### TRY IT
Copy out exactly the line that contains "if (rsp_ready) begin" and all lines following it to the end of the data.

== Segment start ==

==> src/rtl/alu_acc_seq.sv <==
// Accumulator sequencer wrapped around an external 8-bit ripple add/sub unit.
// It accepts one command at a time and returns a result and {C,Z,N,V} flags.
module alu_acc_seq #(
    parameter int WIDTH = 8
) (
    input  logic             clk,
    input  logic             rst,
    input  logic             cmd_valid,
    output logic             cmd_ready,
    input  logic [1:0]       cmd_op,
    input  logic [WIDTH-1:0] cmd_data,
    output logic             rsp_valid,
    input  logic             rsp_ready,
    output logic [WIDTH-1:0] rsp_data,
    output logic [3:0]       rsp_flags,
    output logic [WIDTH-1:0] acc_out,
    output logic [WIDTH-1:0] add_a,
    output logic [WIDTH-1:0] add_b,
    output logic             add_cin,
    input  logic [WIDTH-1:0] add_s,
    input  logic             add_cout
);

    typedef enum logic [1:0] {
        IDLE = 2'd0,
        EXEC = 2'd1,
        RESP = 2'd2
    } state_t;

    localparam logic [1:0] OP_LOAD = 2'b00;
    localparam logic [1:0] OP_ADD  = 2'b01;
    localparam logic [1:0] OP_SUB  = 2'b10;
    localparam logic [1:0] OP_CMP  = 2'b11;

    state_t           state_q;
    logic [1:0]       op_q;
    logic [WIDTH-1:0] data_q;
    logic [WIDTH-1:0] acc_q;
    logic [WIDTH-1:0] rsp_data_q;
    logic [3:0]       rsp_flags_q;
    logic             rsp_valid_q;
    logic             cmd_ready_q;

    logic [WIDTH-1:0] result_d;
    logic [WIDTH-1:0] acc_d;
    logic [3:0]       flags_d;
    logic             c_d;
    logic             v_d;
    logic             a_msb;
    logic             b_msb;
    logic             s_msb;

    // The unit only ever sees registered operands, so its inputs are stable
    // for the whole EXEC cycle and quiet (all zero) while in reset.
    assign add_a   = acc_q;
    assign add_b   = data_q;
    assign add_cin = op_q[1];

    assign a_msb = acc_q[WIDTH-1];
    assign b_msb = data_q[WIDTH-1];
    assign s_msb = add_s[WIDTH-1];

    // Overflow uses the un-inverted b, so SUB/CMP test for differing signs.
    always_comb begin
        result_d = add_s;
        acc_d    = add_s;
        c_d      = add_cout;
        v_d      = 1'b0;
        case (op_q)
            OP_LOAD: begin
                result_d = data_q;
                acc_d    = data_q;
                c_d      = 1'b0;
                v_d      = 1'b0;
            end
            OP_ADD: begin
                v_d = (a_msb == b_msb) && (s_msb != a_msb);
            end
            OP_SUB: begin
                v_d = (a_msb != b_msb) && (s_msb != a_msb);
            end
            OP_CMP: begin
                v_d   = (a_msb != b_msb) && (s_msb != a_msb);
                acc_d = acc_q;
            end
            default: begin
                v_d = 1'b0;
            end
        endcase
        flags_d = {c_d, (result_d == '0), result_d[WIDTH-1], v_d};
    end

    always_ff @(posedge clk or posedge rst) begin
        if (rst) begin
            state_q     <= IDLE;
            op_q        <= 2'b00;
            data_q      <= '0;
            acc_q       <= '0;
            rsp_data_q  <= '0;
            rsp_flags_q <= 4'b0000;
            rsp_valid_q <= 1'b0;
            cmd_ready_q <= 1'b1;
        end else begin
            case (state_q)
                IDLE: begin
                    if (cmd_valid && cmd_ready_q) begin
                        op_q        <= cmd_op;
                        data_q      <= cmd_data;
                        cmd_ready_q <= 1'b0;
                        state_q     <= EXEC;
                    end
                end
                EXEC: begin
                    rsp_data_q  <= result_d;
                    rsp_flags_q <= flags_d;
                    acc_q       <= acc_d;
                    rsp_valid_q <= 1'b1;
                    state_q     <= RESP;
                end
                RESP: begin
                    if (rsp_ready) begin
                        rsp_valid_q <= 1'b0;
                        cmd_ready_q <= 1'b1;
                        state_q     <= IDLE;
                    end
                end
                default: begin
                    rsp_valid_q <= 1'b0;
                    cmd_ready_q <= 1'b1;
                    state_q     <= IDLE;
                end
            endcase
        end
    end

    assign cmd_ready = cmd_ready_q;
    assign rsp_valid = rsp_valid_q;
    assign rsp_data  = rsp_data_q;
    assign rsp_flags = rsp_flags_q;
    assign acc_out   = acc_q;

endmodule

== Segment end ==

### EXPECTED OUTPUT
                    if (rsp_ready) begin
                        rsp_valid_q <= 1'b0;
                        cmd_ready_q <= 1'b1;
                        state_q     <= IDLE;
                    end
                end
                default: begin
                    rsp_valid_q <= 1'b0;
                    cmd_ready_q <= 1'b1;
                    state_q     <= IDLE;
                end
            endcase
        end
    end

    assign cmd_ready = cmd_ready_q;
    assign rsp_valid = rsp_valid_q;
    assign rsp_data  = rsp_data_q;
    assign rsp_flags = rsp_flags_q;
    assign acc_out   = acc_q;

endmodule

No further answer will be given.